Reports: Data Veracity and Insight

The review of a dataset by an expert with similar credentials and subject knowledge as the data creator to validate the accuracy of the data and gain insight into its content and form.

from ds_discovery import Transition

Quality Assurance

Quality assurance provides an immediate insight into the quality, quantity, veracity and availability of the dataset being provided. This is a critical step to the success of any machine learning or product outcome.

Observational immediacy to the content of the dataset allows quick decision making at the earliest stage of the process. It also provides output for discussion for SME’s and data architects to share common reports that are based on best practice and familiar to both parties.

Finially it provides observational tools presenting a broad-set of information in a compacted and common display format.

tr = Transition.from_env('demo_quality', has_contract=False)

Set File Source

Initially we set the file source for our data of interest and run the component.

## Set the file source location
data = 'https://www.openml.org/data/get_csv/16826755/phpMYEkMl.csv'
tr.set_source_uri(data)
tr.set_persist()
tr.set_description("Original Titanic Dataset")

Data Dictionary

The data dictionary is a go to tool that gives both a visual and shareable summary of the dataset provided. In this case one looks at the raw source so as to assess its visual suitability.

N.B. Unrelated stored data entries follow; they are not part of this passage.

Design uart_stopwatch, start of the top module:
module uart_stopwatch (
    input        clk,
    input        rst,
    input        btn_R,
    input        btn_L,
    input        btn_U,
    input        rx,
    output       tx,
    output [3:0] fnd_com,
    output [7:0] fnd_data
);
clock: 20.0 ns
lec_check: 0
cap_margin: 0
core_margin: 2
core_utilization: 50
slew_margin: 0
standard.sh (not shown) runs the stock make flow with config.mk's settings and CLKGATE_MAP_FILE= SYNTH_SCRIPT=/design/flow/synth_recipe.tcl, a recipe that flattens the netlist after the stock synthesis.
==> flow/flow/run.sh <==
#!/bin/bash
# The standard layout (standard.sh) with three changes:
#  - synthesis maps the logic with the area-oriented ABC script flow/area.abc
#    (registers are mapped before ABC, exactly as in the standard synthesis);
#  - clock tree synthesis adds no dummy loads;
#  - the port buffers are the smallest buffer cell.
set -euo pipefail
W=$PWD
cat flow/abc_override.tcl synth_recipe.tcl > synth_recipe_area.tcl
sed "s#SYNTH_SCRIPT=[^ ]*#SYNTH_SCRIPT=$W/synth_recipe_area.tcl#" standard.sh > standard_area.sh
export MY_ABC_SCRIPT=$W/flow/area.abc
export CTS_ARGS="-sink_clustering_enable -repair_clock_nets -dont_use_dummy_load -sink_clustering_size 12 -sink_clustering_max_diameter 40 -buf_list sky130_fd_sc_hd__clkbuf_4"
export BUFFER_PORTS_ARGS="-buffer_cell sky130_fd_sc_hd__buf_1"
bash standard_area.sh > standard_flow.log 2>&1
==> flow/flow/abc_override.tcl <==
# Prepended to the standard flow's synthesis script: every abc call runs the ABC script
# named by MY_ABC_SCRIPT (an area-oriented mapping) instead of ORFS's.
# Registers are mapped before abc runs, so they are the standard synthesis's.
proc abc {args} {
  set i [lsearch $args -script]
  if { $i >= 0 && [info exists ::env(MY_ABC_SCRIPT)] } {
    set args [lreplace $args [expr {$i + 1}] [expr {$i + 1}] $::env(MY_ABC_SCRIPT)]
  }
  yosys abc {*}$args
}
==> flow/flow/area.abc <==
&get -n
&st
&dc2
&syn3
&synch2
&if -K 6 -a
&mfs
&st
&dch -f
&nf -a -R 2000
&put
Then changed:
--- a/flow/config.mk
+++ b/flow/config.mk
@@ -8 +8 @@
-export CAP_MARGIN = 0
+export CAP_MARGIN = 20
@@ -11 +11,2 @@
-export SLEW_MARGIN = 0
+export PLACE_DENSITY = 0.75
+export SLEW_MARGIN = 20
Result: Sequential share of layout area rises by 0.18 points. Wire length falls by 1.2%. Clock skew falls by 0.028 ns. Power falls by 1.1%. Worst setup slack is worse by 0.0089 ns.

In this instance, taking the original Titanic dataset, data elements such as nulls have been masked and in some cases inappropriately ‘typed’ the data. There are also multiple features that are not required, all of which need to be dealt with before one can get a better view of the data presented.

df = tr.load_source_canonical()
tr.canonical_report (df)

Engineering Selection

The canonical is tidied up through engineering selection where one adjusts the features of interest, whilst removing the data columns that are of no interest and making sure the data is correctly typed.

df = tr.tools.auto_reinstate_nulls(df, nulls_list=['?'])
df = tr.tools.to_remove(df, headers=['body', 'name', 'ticket', 'boat', 'home.dest'])
df = tr.tools.auto_to_category(df)
df = tr.tools.to_numeric_type(df, headers=['age', 'fare'])
df = tr.tools.to_int_type(df, headers='survived')

tr.run_component_pipeline()

Validation

Now our selection engineering has been applied to the dataset one has a clearer view of the value of the data provided.

The canonical report provides an enhancement of already existing data science tools to give a clear single view of our data set that is familiar to a broader audience.

tr.canonical_report(df)

Reporting

As well as its visual display the enhanced dictionary can be distributed to any connecting service, such as an XL spreadsheet and its graphical tooling.

dictionary = tr.canonical_report(tr.load_persist_canonical(), stylise=False)
tr.save_report_canonical(reports=tr.REPORT_DICTIONARY, report_canonical=dictionary)

Report Tailoring

By default reports are given their own name and data type, though this can be tailored to suit a targeted system with options of name, versioning, timestamp and the data type of the data to be reported.

reports = [tr.report2dict(report=tr.REPORT_DICTIONARY, prefix='titanic_', file_type='csv', stamped='days')]
tr.save_report_canonical(reports=reports, report_canonical=dictionary)

Quality Summary

When looking at the data as well as the detail in the dictionary one can also produce a summary overview of the dataset as a whole. The quality report provides a subset view of quality score, data shape, data types, usability summary and cost, if applicable.

tr.report_quality_summary()

Report Redistribution

As with the dictionary the quality report can be saved and redistributed to interested parties.

quality = tr.report_quality_summary(stylise=False)
tr.save_report_canonical(reports=tr.REPORT_SUMMARY, report_canonical=quality)